The smoke is produced by the reaction of ammonia and hydrogen chloride-air streams. The smoke thus generated is passed from the mixing chamber to a larger distribution box and from there through the filter, at a standard rate. The concentration of the smoke may be accurately determined by chemical means or photometrically, using a Hess-Ives Tint Photometer, the Marten Photometer, or a special photometer developed by the Chemical Warfare Service.
A comparison of a large number of tests with those of other smokes would indicate that ammonium chloride smoke offers accurate information as to protection sought, but is hardly a desirable smoke for testing on a large scale.

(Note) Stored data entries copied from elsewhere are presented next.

<file path="src/rtl/mpu_bus_monitor_pkg.sv">
// Shared constants and types for the 6502 bus monitor: frame sync byte,
// default clocking, sequencer/serializer state encodings.
package mpu_pkg;

    localparam int unsigned DEFAULT_CLK_HZ = 32'd50_000_000;
    localparam int unsigned DEFAULT_BAUD   = 32'd500_000;
    localparam logic [7:0]  SYNC_BYTE      = 8'hA5;

    typedef enum logic [1:0] {
        SEQ_IDLE  = 2'd0,
        SEQ_BYTE0 = 2'd1,
        SEQ_BYTE1 = 2'd2,
        SEQ_BYTE2 = 2'd3
    } seq_state_t;

    typedef enum logic [1:0] {
        TX_IDLE  = 2'd0,
        TX_START = 2'd1,
        TX_DATA  = 2'd2,
        TX_STOP  = 2'd3
    } tx_state_t;

    // Byte to transmit for a given frame position of a held address
    function automatic logic [7:0] frame_byte(input seq_state_t st, input logic [15:0] addr);
        logic [7:0] b;
        case (st)
            SEQ_BYTE0: b = SYNC_BYTE;
            SEQ_BYTE1: b = addr[15:8];
            SEQ_BYTE2: b = addr[7:0];
            default:   b = 8'h00;
        endcase
        return b;
    endfunction

endpackage

</file>
<file path="src/rtl/mpu_bus_monitor_uart_tx.sv">
// 8N1 UART serializer with flow control: a byte starts only while busy is low,
// and once started it always runs to the end of its stop bit.
module uart_tx
    import mpu_pkg::*;
#(
    parameter int unsigned CLKS_PER_BIT = 32'd100
)(
    input  logic       clk,
    input  logic       rst,
    input  logic [7:0] data,
    input  logic       start,
    input  logic       busy,
    output logic       done,
    output logic       tx
);

    localparam int unsigned CNT_W = (CLKS_PER_BIT > 32'd1) ? $clog2(CLKS_PER_BIT) : 32'd1;

    tx_state_t        state_r;
    logic [CNT_W-1:0] cnt_r;
    logic [2:0]       bit_idx_r;
    logic [7:0]       shift_r;
    logic             tx_r;
    logic             last_s;
    logic             done_s;

    // Bit-period end detection and byte-done strobe
    always_comb begin
        last_s = (cnt_r == CNT_W'(CLKS_PER_BIT - 32'd1));
        done_s = 1'b0;
        if ((state_r == TX_STOP) && last_s) begin
            done_s = 1'b1;
        end else begin
            done_s = 1'b0;
        end
    end

    // Serializer state machine; tx is registered so the line never glitches
    always_ff @(posedge clk) begin
        if (rst) begin
            state_r   <= TX_IDLE;
            cnt_r     <= '0;
            bit_idx_r <= 3'd0;
            shift_r   <= 8'h00;
            tx_r      <= 1'b1;
        end else begin
            case (state_r)
                TX_IDLE: begin
                    cnt_r     <= '0;
                    bit_idx_r <= 3'd0;
                    if (start && !busy) begin
                        shift_r <= data;
                        tx_r    <= 1'b0;
                        state_r <= TX_START;
                    end else begin
                        tx_r    <= 1'b1;
                    end
                end
                TX_START: begin
                    if (last_s) begin
                        cnt_r   <= '0;
                        tx_r    <= shift_r[0];
                        state_r <= TX_DATA;
                    end else begin
                        cnt_r   <= cnt_r + CNT_W'(1);
                    end
                end
                TX_DATA: begin
                    if (last_s) begin
                        cnt_r <= '0;
                        if (bit_idx_r == 3'd7) begin
                            tx_r    <= 1'b1;
                            state_r <= TX_STOP;
                        end else begin
                            bit_idx_r <= bit_idx_r + 3'd1;
                            shift_r   <= {1'b0, shift_r[7:1]};
                            tx_r      <= shift_r[1];
                        end
                    end else begin
                        cnt_r <= cnt_r + CNT_W'(1);
                    end
                end
                TX_STOP: begin
                    if (last_s) begin
                        cnt_r   <= '0;
                        state_r <= TX_IDLE;
                    end else begin
                        cnt_r   <= cnt_r + CNT_W'(1);
                    end
                end
                default: begin
                    state_r <= TX_IDLE;
                    tx_r    <= 1'b1;
                end
            endcase
        end
    end

    assign done = done_s;
    assign tx   = tx_r;

endmodule

</file>
<file path="src/rtl/mpu_bus_monitor.sv">
// Samples the 6502 address bus on each mpu_clk rise, buffers samples in a
// small FIFO and streams each one to the AVR as a 3-byte UART frame.
module mpu_bus_monitor
    import mpu_pkg::*;
#(
    parameter int unsigned CLK_HZ     = DEFAULT_CLK_HZ,
    parameter int unsigned BAUD       = DEFAULT_BAUD,
    parameter int unsigned FIFO_DEPTH = 32'd4
)(
    input  logic        clk,
    input  logic        rst,
    input  logic        mpu_clk,
    input  logic [15:0] addr_bus,
    input  logic        avr_rx_busy,
    output logic        avr_rx,
    output logic        overflow,
    output logic        tx_active
);

    localparam int unsigned CLKS_PER_BIT = CLK_HZ / BAUD;
    localparam int unsigned AW           = $clog2(FIFO_DEPTH);
    localparam int unsigned PW           = AW + 32'd1;

    logic [15:0]   addr_meta_r;
    logic [15:0]   addr_sync_r;
    logic          busy_meta_r;
    logic          busy_sync_r;
    logic          mpu_clk_q_r;
    logic [15:0]   mem_r [FIFO_DEPTH];
    logic [PW-1:0] wr_ptr_r;
    logic [PW-1:0] rd_ptr_r;
    logic          overflow_r;
    logic          tx_active_r;
    seq_state_t    seq_state_r;
    logic [15:0]   hold_r;

    logic          rise_s;
    logic          full_s;
    logic          empty_s;
    logic          push_s;
    logic          pop_s;
    logic          drop_s;
    logic          byte_start_s;
    logic [7:0]    byte_data_s;
    logic          byte_done_s;
    logic          tx_s;

    // Two-flop synchronizers and mpu_clk edge-detect delay
    always_ff @(posedge clk) begin
        if (rst) begin
            addr_meta_r <= 16'h0000;
            addr_sync_r <= 16'h0000;
            busy_meta_r <= 1'b0;
            busy_sync_r <= 1'b0;
            mpu_clk_q_r <= 1'b0;
        end else begin
            addr_meta_r <= addr_bus;
            addr_sync_r <= addr_meta_r;
            busy_meta_r <= avr_rx_busy;
            busy_sync_r <= busy_meta_r;
            mpu_clk_q_r <= mpu_clk;
        end
    end

    // FIFO status; a push into a full FIFO is accepted when a pop frees the slot
    always_comb begin
        rise_s  = mpu_clk & ~mpu_clk_q_r;
        empty_s = (wr_ptr_r == rd_ptr_r);
        full_s  = (wr_ptr_r[PW-1] != rd_ptr_r[PW-1]) &&
                  (wr_ptr_r[AW-1:0] == rd_ptr_r[AW-1:0]);
        pop_s   = (seq_state_r == SEQ_IDLE) && !empty_s;
        push_s  = 1'b0;
        drop_s  = 1'b0;
        if (rise_s) begin
            push_s = !full_s || pop_s;
            drop_s = full_s && !pop_s;
        end else begin
            push_s = 1'b0;
            drop_s = 1'b0;
        end
        byte_start_s = (seq_state_r != SEQ_IDLE);
        byte_data_s  = frame_byte(seq_state_r, hold_r);
    end

    // Sample storage; data needs no reset since pointers gate every read
    always_ff @(posedge clk) begin
        if (push_s) begin
            mem_r[wr_ptr_r[AW-1:0]] <= addr_sync_r;
        end
    end

    // FIFO pointers and sticky overflow flag
    always_ff @(posedge clk) begin
        if (rst) begin
            wr_ptr_r   <= '0;
            rd_ptr_r   <= '0;
            overflow_r <= 1'b0;
        end else begin
            if (push_s) begin
                wr_ptr_r <= wr_ptr_r + PW'(1);
            end
            if (pop_s) begin
                rd_ptr_r <= rd_ptr_r + PW'(1);
            end
            if (drop_s) begin
                overflow_r <= 1'b1;
            end
        end
    end

    // Frame sequencer: pop into holding register, then emit three bytes
    always_ff @(posedge clk) begin
        if (rst) begin
            seq_state_r <= SEQ_IDLE;
            hold_r      <= 16'h0000;
            tx_active_r <= 1'b0;
        end else begin
            case (seq_state_r)
                SEQ_IDLE: begin
                    if (pop_s) begin
                        hold_r      <= mem_r[rd_ptr_r[AW-1:0]];
                        tx_active_r <= 1'b1;
                        seq_state_r <= SEQ_BYTE0;
                    end else begin
                        tx_active_r <= 1'b0;
                    end
                end
                SEQ_BYTE0: begin
                    if (byte_done_s) begin
                        seq_state_r <= SEQ_BYTE1;
                    end
                end
                SEQ_BYTE1: begin
                    if (byte_done_s) begin
                        seq_state_r <= SEQ_BYTE2;
                    end
                end
                SEQ_BYTE2: begin
                    if (byte_done_s) begin
                        tx_active_r <= 1'b0;
                        seq_state_r <= SEQ_IDLE;
                    end
                end
                default: begin
                    tx_active_r <= 1'b0;
                    seq_state_r <= SEQ_IDLE;
                end
            endcase
        end
    end

    uart_tx #(
        .CLKS_PER_BIT (CLKS_PER_BIT)
    ) u_uart_tx (
        .clk   (clk),
        .rst   (rst),
        .data  (byte_data_s),
        .start (byte_start_s),
        .busy  (busy_sync_r),
        .done  (byte_done_s),
        .tx    (tx_s)
    );

    assign avr_rx    = tx_s;
    assign overflow  = overflow_r;
    assign tx_active = tx_active_r;

endmodule

</file>
$ cat config.mk
export PLATFORM = sky130hd
export DESIGN_NAME = hd44780_lcd_responder
export DESIGN_NICKNAME = d
export VERILOG_FILES = /design/src/rtl/hd44780_pkg.sv /design/src/rtl/hd44780_ddram.sv /design/src/rtl/hd44780_lcd_responder.sv
export SDC_FILE = /design/constraint.sdc
export NUM_CORES = 1
export LEC_CHECK = 0
export CAP_MARGIN = 25
export CORE_UTILIZATION = 55
export DETAILED_ROUTE_END_ITERATION = 8
export DONT_BUFFER_PORTS = 1
export GPL_TIMING_DRIVEN = 0
export PLACE_DENSITY = 0.7
export SYNTH_ARGS = -nofsm -noshare
export SYNTH_HDL_FRONTEND = slang
export SYNTH_SLANG_ARGS = --single-unit
$ cat constraint.sdc
create_clock -name clk -period 4.7 [get_ports clk]
set_input_delay 0.47 -clock clk [delete_from_list [all_inputs] [get_ports clk]]
set_output_delay 0.47 -clock clk [all_outputs]
set_load 0.02 [all_outputs]
$ cat src/rtl/hd44780_pkg.sv
// Shared opcodes, DDRAM geometry, bus FSM states and the address-counter
// stepping helper for the HD44780 device-side responder.
package hd44780_pkg;

    localparam logic [7:0] OP_CLEAR_MASK     = 8'hFF;
    localparam logic [7:0] OP_CLEAR          = 8'h01;
    localparam logic [7:0] OP_HOME_MASK      = 8'hFE;
    localparam logic [7:0] OP_HOME           = 8'h02;
    localparam logic [7:0] OP_ENTRY_MASK     = 8'hFC;
    localparam logic [7:0] OP_ENTRY          = 8'h04;
    localparam logic [7:0] OP_SET_DDRAM_MASK = 8'h80;
    localparam logic [7:0] OP_SET_DDRAM      = 8'h80;

    localparam int         DDRAM_DEPTH = 80;
    localparam logic [6:0] DDRAM_LAST  = 7'h4F;
    localparam logic [7:0] BLANK_CHAR  = 8'h20;

    typedef enum logic [1:0] {
        ST_IDLE,
        ST_WR_HIGH,
        ST_RD_HIGH
    } busState_t;

    // The address counter only ever covers 0x00..0x4F, wrapping at both ends.
    function automatic logic [6:0] acStep(input logic [6:0] cur, input logic incr);
        if (incr) begin
            return (cur == DDRAM_LAST) ? 7'd0 : cur + 7'd1;
        end
        return (cur == 7'd0) ? DDRAM_LAST : cur - 7'd1;
    endfunction

endpackage

$ cat src/rtl/hd44780_ddram.sv
// 80 x 8 display data RAM: one synchronous write port, asynchronous read.
// Contents are deliberately not reset, like the real controller.
module hd44780_ddram
    import hd44780_pkg::*;
(
    input  logic       clk,
    input  logic       i_we,
    input  logic [6:0] i_waddr,
    input  logic [7:0] i_wdata,
    input  logic [6:0] i_raddr,
    output logic [7:0] o_rdata
);

    logic [7:0] r_mem [DDRAM_DEPTH];

    // Single write port shared by bus writes and the clear walk upstream
    always_ff @(posedge clk) begin
        if (i_we) begin
            r_mem[i_waddr] <= i_wdata;
        end
    end

    assign o_rdata = r_mem[i_raddr];

endmodule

The third method developed was the sulfuric acid smoke. This smoke was produced by passing dry air through a tower of solid pieces of sulfur trioxide and then mixing the vapor with a large volume of air at 50 per cent relative humidity. It is not a clogging smoke and the filtering efficiency does not change materially in the time of exposure required for a test. The smoke lends itself easily to chemical analysis and offers data as to exact particulate cloud concentrations which will penetrate canisters; photometric measurements are also applicable.
[Illustration: FIG. 106.—Tobacco Smoke Apparatus for Testing Canisters.]
The fourth method consists in the use of tobacco smoke. This is generated by passing air over ignited sticks of a mixture of tobacco (63 per cent), rosin (30 per cent) and potassium nitrate (7 per cent). This smoke is composed of particles of extreme uniformity in size; chemically it is relatively inert. It is not a clogging smoke and is not sensitive to moisture and dilution. The density of the effluent smoke is compared with that of the entering smoke in a Tyndall beam, and the filtering capacity of the material determined in terms of the amount of air necessary to dilute the entering air to the same concentration of the effluent air. The method is simple in manipulation and the test is a rapid one (50 canisters per day). Because of the apparent superiority of tobacco smoke as a testing smoke, the accompanying disadvantages are possibly outweighed.
From the standpoint of inherent chemical properties, the general desirability of a suitable testing smoke would decrease in the following order: tobacco, sulfuric acid, ammonium chloride.